**Task goal**
In the entries that follow, find the line containing "die_area_um2 = 119000"; from there, copy every line exactly through the line containing "dr.pass1.iters = 8".

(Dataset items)
== Segment start ==

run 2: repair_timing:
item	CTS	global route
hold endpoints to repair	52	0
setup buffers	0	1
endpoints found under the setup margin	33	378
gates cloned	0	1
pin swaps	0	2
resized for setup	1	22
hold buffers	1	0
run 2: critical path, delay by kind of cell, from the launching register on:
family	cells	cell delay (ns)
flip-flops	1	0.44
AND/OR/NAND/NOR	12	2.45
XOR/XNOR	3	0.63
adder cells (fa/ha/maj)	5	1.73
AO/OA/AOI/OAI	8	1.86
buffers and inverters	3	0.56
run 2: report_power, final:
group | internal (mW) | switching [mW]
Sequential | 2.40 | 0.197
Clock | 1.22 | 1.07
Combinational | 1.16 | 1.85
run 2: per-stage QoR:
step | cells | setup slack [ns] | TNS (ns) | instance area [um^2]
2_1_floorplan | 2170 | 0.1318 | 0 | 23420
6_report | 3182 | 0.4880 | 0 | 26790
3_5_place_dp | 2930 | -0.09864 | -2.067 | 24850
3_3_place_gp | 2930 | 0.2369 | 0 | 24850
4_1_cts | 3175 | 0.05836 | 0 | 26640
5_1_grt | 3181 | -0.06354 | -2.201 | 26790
## config.mk

```make
export PLATFORM = sky130hd
export DESIGN_NAME = pgg_sqrt
export DESIGN_NICKNAME = d
export VERILOG_FILES = /design/src/rtl/pgg_pkg.sv /design/src/rtl/pgg_sqrt.sv
export SDC_FILE = /design/constraint.sdc
export NUM_CORES = 2
export LEC_CHECK = 0
export ABC_AREA = 1
export BUFFER_PORTS_ARGS = -buffer_cell sky130_fd_sc_hd__clkbuf_2
export CAP_MARGIN = 20
export CORE_MARGIN = 2
export CORE_UTILIZATION = 60
export DETAILED_ROUTE_END_ITERATION = 16
export PLACE_DENSITY = 0.82
export SLEW_MARGIN = 20
export SYNTH_ARGS = -nofsm -noshare
export SYNTH_HDL_FRONTEND = slang
export SYNTH_SLANG_ARGS = --single-unit
```

## constraint.sdc

```tcl
create_clock -name clock -period 23.1 [get_ports clock]
set_clock_uncertainty 0.05 [all_clocks]
set_input_delay 1.155 -clock clock [delete_from_list [all_inputs] [get_ports clock]]
set_output_delay 1.155 -clock clock [all_outputs]
set_load 0.01 [all_outputs]
```

## src/rtl/pgg_pkg.sv

```systemverilog
`timescale 1ns / 1ps
// Shared types and constants of the pairwise gravity gradient core.
package pgg_pkg;

   localparam int COORD_WIDTH    = 32;
   localparam int FRAC_BITS      = 16;
   localparam int MANT_W         = 32;
   localparam int EXP_WIDTH      = 11;
   localparam int DEF_SQRT_STEPS = 4;
   localparam int DEF_DIV_STEPS  = 4;

   typedef logic signed [COORD_WIDTH-1:0] coord_type;
   typedef logic        [COORD_WIDTH-1:0] ucoord_type;
   typedef logic signed [EXP_WIDTH-1:0]   exp_type;

   // pseudo-float: mantissa in [2^31, 2^32) or zero, value m * 2^e
   typedef struct packed {
      logic [MANT_W-1:0] m;
      exp_type           e;
   } pf_type;

   typedef struct packed {
      coord_type  pos_first_x;
      coord_type  pos_first_y;
      coord_type  pos_second_x;
      coord_type  pos_second_y;
      ucoord_type mass_first;
      ucoord_type mass_second;
   } req_type;

   typedef struct packed {
      coord_type grad_first_x;
      coord_type grad_first_y;
      coord_type grad_second_x;
      coord_type grad_second_y;
      logic      coincident;
      logic      saturated;
   } rsp_type;

endpackage

```

## src/rtl/pgg_sqrt.sv

```systemverilog
`timescale 1ns / 1ps
// Pipelined restoring integer square root, a few result bits per stage.
module pgg_sqrt
   import pgg_pkg::*;
#(
   parameter int STEPS = DEF_SQRT_STEPS,
   parameter int TAG_W = 1
) (
   input  logic                clock,
   input  logic                reset,
   input  logic                in_valid,
   input  logic [2*MANT_W-1:0] in_rad,
   input  logic [TAG_W-1:0]    in_tag,
   output logic                out_valid,
   output logic [MANT_W-1:0]   out_root,
   output logic [TAG_W-1:0]    out_tag
);

   localparam int NSTAGE = MANT_W / STEPS;
   localparam int REM_W  = MANT_W + 4;

   logic                valid_ff [NSTAGE];
   logic [REM_W-1:0]    rem_ff   [NSTAGE];
   logic [2*MANT_W-1:0] rad_ff   [NSTAGE];
   logic [MANT_W-1:0]   root_ff  [NSTAGE];
   logic [TAG_W-1:0]    tag_ff   [NSTAGE];

   for (genvar g = 0; g < NSTAGE; g++) begin : g_stage
      logic                valid_src;
      logic [REM_W-1:0]    rem_src, rem_in;
      logic [2*MANT_W-1:0] rad_src, rad_in;
      logic [MANT_W-1:0]   root_src, root_in;
      logic [TAG_W-1:0]    tag_src;

      // pick the beat from the port or from the stage before
      if (g == 0) begin : g_first
         assign valid_src = in_valid;
         assign rem_src   = '0;
         assign rad_src   = in_rad;
         assign root_src  = '0;
         assign tag_src   = in_tag;
      end else begin : g_next
         assign valid_src = valid_ff[g-1];
         assign rem_src   = rem_ff[g-1];
         assign rad_src   = rad_ff[g-1];
         assign root_src  = root_ff[g-1];
         assign tag_src   = tag_ff[g-1];
      end

      // take two radicand bits per step, try root*4+1 against the remainder
      always_comb begin
         logic [REM_W-1:0] t;
         logic [REM_W-1:0] trial;
         rem_in  = rem_src;
         rad_in  = rad_src;
         root_in = root_src;
         for (int i = 0; i < STEPS; i++) begin
            t     = {rem_in[REM_W-3:0], rad_in[2*MANT_W-1 -: 2]};
            trial = REM_W'({root_in, 2'b01});
            if (t >= trial) begin
               rem_in  = t - trial;
               root_in = {root_in[MANT_W-2:0], 1'b1};
            end else begin
               rem_in  = t;
               root_in = {root_in[MANT_W-2:0], 1'b0};
            end
            rad_in = rad_in << 2;
         end
      end

      always_ff @(posedge clock) begin
         if (reset) begin
            valid_ff[g] <= 1'b0;
         end else begin
            valid_ff[g] <= valid_src;
         end
         rem_ff[g]  <= rem_in;
         rad_ff[g]  <= rad_in;
         root_ff[g] <= root_in;
         tag_ff[g]  <= tag_src;
      end
   end

   assign out_valid = valid_ff[NSTAGE-1];
   assign out_root  = root_ff[NSTAGE-1];
   assign out_tag   = tag_ff[NSTAGE-1];

endmodule

```

==> impl_metrics.ini <==
[outcome]
status = finished clean

[synthesis]
ys_seq_elements = 622
synthTopCellsByCount = 3707 x nand2_1, 1753 x inv_1, 1414 x nor2_1, 860 x nand3_1, 706 x o21ai_0
synth_edf_count = 0
async_flop_share_pct = 0
ys_seq_area_share_pct = 17.9
ys_top_cells_by_area = nand2_1 20%, dfxtp_1 18%, ha_1 10%
syn_inst = 12100
synth_top_area_cell = nand2_1
ys_types = 70
yosys.area.top_type_share_pct = 20.0
yosysMostFrequentCell = nand2_1
dominantRegCellSynth = dfxtp_1
postSynthAreaPerCell_um2 = 5.75
ys.warnings.count = 0
synth_area_um2 = 69700

[clock_tree]
cts_sinks = 622
cts_setup_buffers = 0
cts_tree = built
cts.root.buffer_cell = clkbuf_16
cts_hold_buf = 0
clock_latency_ps = 740
cts.htree.levels = 3
clkTransAtPathRegs_ps = 60
postCtsResizedCells = 0
cts_max_path_buffers = 3
cts_made_buffers = 76

[timing]
hold-worst-slack_ps = 245
rsz0062_at_grt = no
tns_ps = 0
setup_violations = 0
worst_pin_slew_ps = 1020
fin_crit_sh_pct = 55.2
finalMaxSlewViolations = 0
relSlewSlack_pct = 31.8
finalHoldViolations = 0
max_freq_ghz = 0.0784
period_minus_slack_ps = 12760

[finish]
drive_gt1_share_pct = 4.80
finalNonFillerCells = 13800
area_growth_pct = 6.22
multi_input_area_um2 = 49600
final_util_pct = 64.0
seq_area_um2 = 12500
nFillCells = 11400
fin_nets = 12800
fin_area_um2 = 74000

[floorplanning]
start_util_pct = 60.2
die_area_um2 = 119000
io_pins = 102
die_h_um = 345
die_w_um = 345
rows = 125
design.core.area_um2 = 116000

[grt]
grt_usage_pct = 41.9
grt_pass1_vias = 73400
grt_max_degree = 44
antenna_found_initial = 6
grt_pass1_wl_mm = 396
grt_overflow = 0

[route]
drt_iter0_markers = 9858
dr.pass1.iters = 8
routed_wl_mm = 260
drt-vias-per-instance = 5.91
vias = 81300
drc = 0
antenna_left = 0
wl_per_cell_um = 18.9

[pwr]
pwr-share-clk_pct = 19.1
p_sw_share_pct = 53.2
power.density_nw_per_um2 = 90.8
comb_power_share_pct = 59.6
ir_worst_vdd_uv = 110
p_int_w = 0.00314
seqPwrFrac_pct = 21.3
leakage_nw = 39.2
switching_power_w = 0.00358

[place]
dpl_cell_area_um2 = 71400
gp_congestion = 1.12
dp_hpwl_mm = 213
dp_cells = 13600
port-buffer-count = 101

[run]
maxCapViolCount = 0

[setup_path]
crit_slowest_cell = clkinv_1
arrival_ps = 13360
crit_path_start_kind = register
crit_top_cell = nand2_1
path_class = reg2reg
critPathMaxFanout = 42
crit_path_max_incr_delay_ps = 870
endpoint_kind = register
required_ps = 23700

[min_path]
hold_class = reg2reg
-- final cells by class --
cell class	instances	area share, %
Antenna cell	5	0.0169
Clock buffer	92	2.77
Clock inverter	47	0.794
Inverter	1800	9.13
Multi-Input combinational cell	9554	67.1
Sequential cell	622	16.8
Tap cell	1524	2.58
Timing Repair Buffer	116	0.835
-- placed cells by master (no fill, tap or decap), types with 45 or more instances in the layout --
master	synthesis	layout
nor2_2	46	47
nand3b_1	91	91
inv_1	1753	1752
nand2_1	3707	3707
or2_2	45	45
ha_1	560	560
o21ai_0	706	706
nor2_1	1414	1413
nand3_1	860	860
xor2_1	211	211
clkbuf_2	0	101
o21a_1	52	52
a31oi_1	74	74
a21oi_1	699	699
xnor2_1	267	267
clkbuf_16	0	76
nand2_2	61	61
nand4_1	239	239
dfxtp_1	622	622
nor3_1	169	169
-- cell families after synthesis --
kind of cell	count (synthesis)	synth area share (%)
AO/OA/AOI/OAI	1716	13.4
XOR/XNOR	478	6.01
adder cells (fa/ha/maj)	560	10.1
buffers and inverters	1942	10.9
flip-flops	622	17.9
multiplexers	1	0.0144
other	1	0.00538
AND/OR/NAND/NOR	6796	41.7
-- flip-flops by register name (all words and copies together) (netlist names) --
register	flops
rem_ff	238
root_ff	144
rad_ff	224
valid_ff	8
tag_ff	8
-- stage by stage --
| step | setup WS [ps] | power [W] |
|---|---|---|
| final | 10340 | 0.00672 |
| after global routing | 9160 | 0.00719 |
| after CTS | 10890 | 0.00658 |
| after detailed placement | 10960 | 0.00528 |
| after global placement | 10980 | 0.00522 |
| after floorplan | 14570 | 0.00421 |
-- path summary, 6_finish.rpt --
check	startpoint	endpoint	slack (ps)	depth (start not counted)
setup / recovery	root_ff[1][65]	root_ff[1][96]	10340	57
hold / removal	rad_ff[3][26]	rad_ff[4][34]	240	0
setup reg to reg	root_ff[1][65]	root_ff[1][96]	10340	57
hold reg to reg	rad_ff[3][26]	rad_ff[4][34]	240	0
-- metal layers --
layer	vias to the layer above	track usage, %	wire length [um]
met5	-	0	73
li1	39100	-	-
met3	931	8.66	28800
met1	36600	54.6	106000
met4	10	19.8	14500
met2	4653	65.9	110000
-- worst max-delay path: cells and delay by family (launching register included) --
family	cells	cell delay, ps
compound gates	9	2870
flops	1	480
buf+inv	13	2820
fa+ha+maj	4	1550
simple gates	31	4830
-- power by group through the flow --
stage | combinational [W] | sequential (W) | clock, W
finish | 0.00401 | 0.00143 | 0.00128
CTS | 0.00387 | 0.00142 | 0.00129
global route | 0.00442 | 0.00144 | 0.00133
global placement | 0.00378 | 0.00144 | 0
floorplan | 0.00286 | 0.00136 | 0
detailed placement | 0.00384 | 0.00144 | 0
(Power assumes the default switching activity.)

== Segment end ==

**Answer for this exercise**
die_area_um2 = 119000
io_pins = 102
die_h_um = 345
die_w_um = 345
rows = 125
design.core.area_um2 = 116000

[grt]
grt_usage_pct = 41.9
grt_pass1_vias = 73400
grt_max_degree = 44
antenna_found_initial = 6
grt_pass1_wl_mm = 396
grt_overflow = 0

[route]
drt_iter0_markers = 9858
dr.pass1.iters = 8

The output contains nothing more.